Task data:
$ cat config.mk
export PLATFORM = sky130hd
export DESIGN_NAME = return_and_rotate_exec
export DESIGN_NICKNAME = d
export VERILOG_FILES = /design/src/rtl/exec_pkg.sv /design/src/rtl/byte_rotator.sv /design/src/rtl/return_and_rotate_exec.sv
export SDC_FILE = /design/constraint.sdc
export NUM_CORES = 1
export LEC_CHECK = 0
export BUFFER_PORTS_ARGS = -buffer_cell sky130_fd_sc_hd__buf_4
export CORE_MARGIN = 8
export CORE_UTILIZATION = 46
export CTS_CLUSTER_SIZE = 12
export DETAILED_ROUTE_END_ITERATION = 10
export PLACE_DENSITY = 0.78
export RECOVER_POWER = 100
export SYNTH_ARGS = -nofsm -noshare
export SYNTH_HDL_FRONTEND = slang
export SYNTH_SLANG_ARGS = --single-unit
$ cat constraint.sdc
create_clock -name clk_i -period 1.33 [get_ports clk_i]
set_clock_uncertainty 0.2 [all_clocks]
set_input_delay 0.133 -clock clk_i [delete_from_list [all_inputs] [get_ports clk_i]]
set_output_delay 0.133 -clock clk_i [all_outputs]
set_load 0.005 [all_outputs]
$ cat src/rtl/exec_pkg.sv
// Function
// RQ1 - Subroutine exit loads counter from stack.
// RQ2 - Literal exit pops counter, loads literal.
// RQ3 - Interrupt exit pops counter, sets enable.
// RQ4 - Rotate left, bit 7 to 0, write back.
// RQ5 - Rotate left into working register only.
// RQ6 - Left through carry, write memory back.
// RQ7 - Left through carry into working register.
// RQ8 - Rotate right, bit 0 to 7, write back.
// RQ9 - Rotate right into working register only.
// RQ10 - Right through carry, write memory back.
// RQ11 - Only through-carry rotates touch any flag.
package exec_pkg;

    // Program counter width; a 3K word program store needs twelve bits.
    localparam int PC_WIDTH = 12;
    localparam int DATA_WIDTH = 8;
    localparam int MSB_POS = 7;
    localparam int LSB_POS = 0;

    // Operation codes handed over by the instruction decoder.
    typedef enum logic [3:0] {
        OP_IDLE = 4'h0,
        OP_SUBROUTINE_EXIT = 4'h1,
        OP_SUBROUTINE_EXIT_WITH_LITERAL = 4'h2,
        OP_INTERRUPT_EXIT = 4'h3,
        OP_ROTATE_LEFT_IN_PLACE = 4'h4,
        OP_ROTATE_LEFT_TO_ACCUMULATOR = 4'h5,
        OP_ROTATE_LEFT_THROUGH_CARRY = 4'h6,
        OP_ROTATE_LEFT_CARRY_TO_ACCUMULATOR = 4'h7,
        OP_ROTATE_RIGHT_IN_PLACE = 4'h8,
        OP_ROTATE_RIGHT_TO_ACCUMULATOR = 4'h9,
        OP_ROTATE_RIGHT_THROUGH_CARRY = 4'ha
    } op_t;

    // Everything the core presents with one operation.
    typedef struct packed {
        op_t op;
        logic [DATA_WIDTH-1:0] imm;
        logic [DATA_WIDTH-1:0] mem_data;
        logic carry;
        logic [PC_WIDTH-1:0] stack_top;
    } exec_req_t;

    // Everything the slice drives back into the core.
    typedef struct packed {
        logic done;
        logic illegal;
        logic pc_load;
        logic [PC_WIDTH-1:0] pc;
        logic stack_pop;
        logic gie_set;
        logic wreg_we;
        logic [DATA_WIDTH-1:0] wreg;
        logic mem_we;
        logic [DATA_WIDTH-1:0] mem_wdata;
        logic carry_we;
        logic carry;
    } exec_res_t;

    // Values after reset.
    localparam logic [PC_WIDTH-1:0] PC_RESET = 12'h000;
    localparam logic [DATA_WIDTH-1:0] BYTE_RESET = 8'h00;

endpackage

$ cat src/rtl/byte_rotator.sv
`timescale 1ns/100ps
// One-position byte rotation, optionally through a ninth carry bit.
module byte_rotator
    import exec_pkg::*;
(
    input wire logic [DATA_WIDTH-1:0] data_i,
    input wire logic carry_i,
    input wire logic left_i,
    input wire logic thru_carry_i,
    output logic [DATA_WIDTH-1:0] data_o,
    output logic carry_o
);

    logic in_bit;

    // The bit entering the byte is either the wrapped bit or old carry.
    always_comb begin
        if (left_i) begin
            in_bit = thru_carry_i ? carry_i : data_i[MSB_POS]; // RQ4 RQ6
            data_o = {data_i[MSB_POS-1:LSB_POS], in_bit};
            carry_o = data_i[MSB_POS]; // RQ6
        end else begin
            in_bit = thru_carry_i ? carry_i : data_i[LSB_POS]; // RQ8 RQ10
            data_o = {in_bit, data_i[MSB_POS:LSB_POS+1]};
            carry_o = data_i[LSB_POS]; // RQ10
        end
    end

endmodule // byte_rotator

Required action: From the first line of the data above to the line holding "export SDC_FILE = /design/constraint.sdc", reproduce each line exactly; emit no other lines.

Result of the exercise:
$ cat config.mk
export PLATFORM = sky130hd
export DESIGN_NAME = return_and_rotate_exec
export DESIGN_NICKNAME = d
export VERILOG_FILES = /design/src/rtl/exec_pkg.sv /design/src/rtl/byte_rotator.sv /design/src/rtl/return_and_rotate_exec.sv
export SDC_FILE = /design/constraint.sdc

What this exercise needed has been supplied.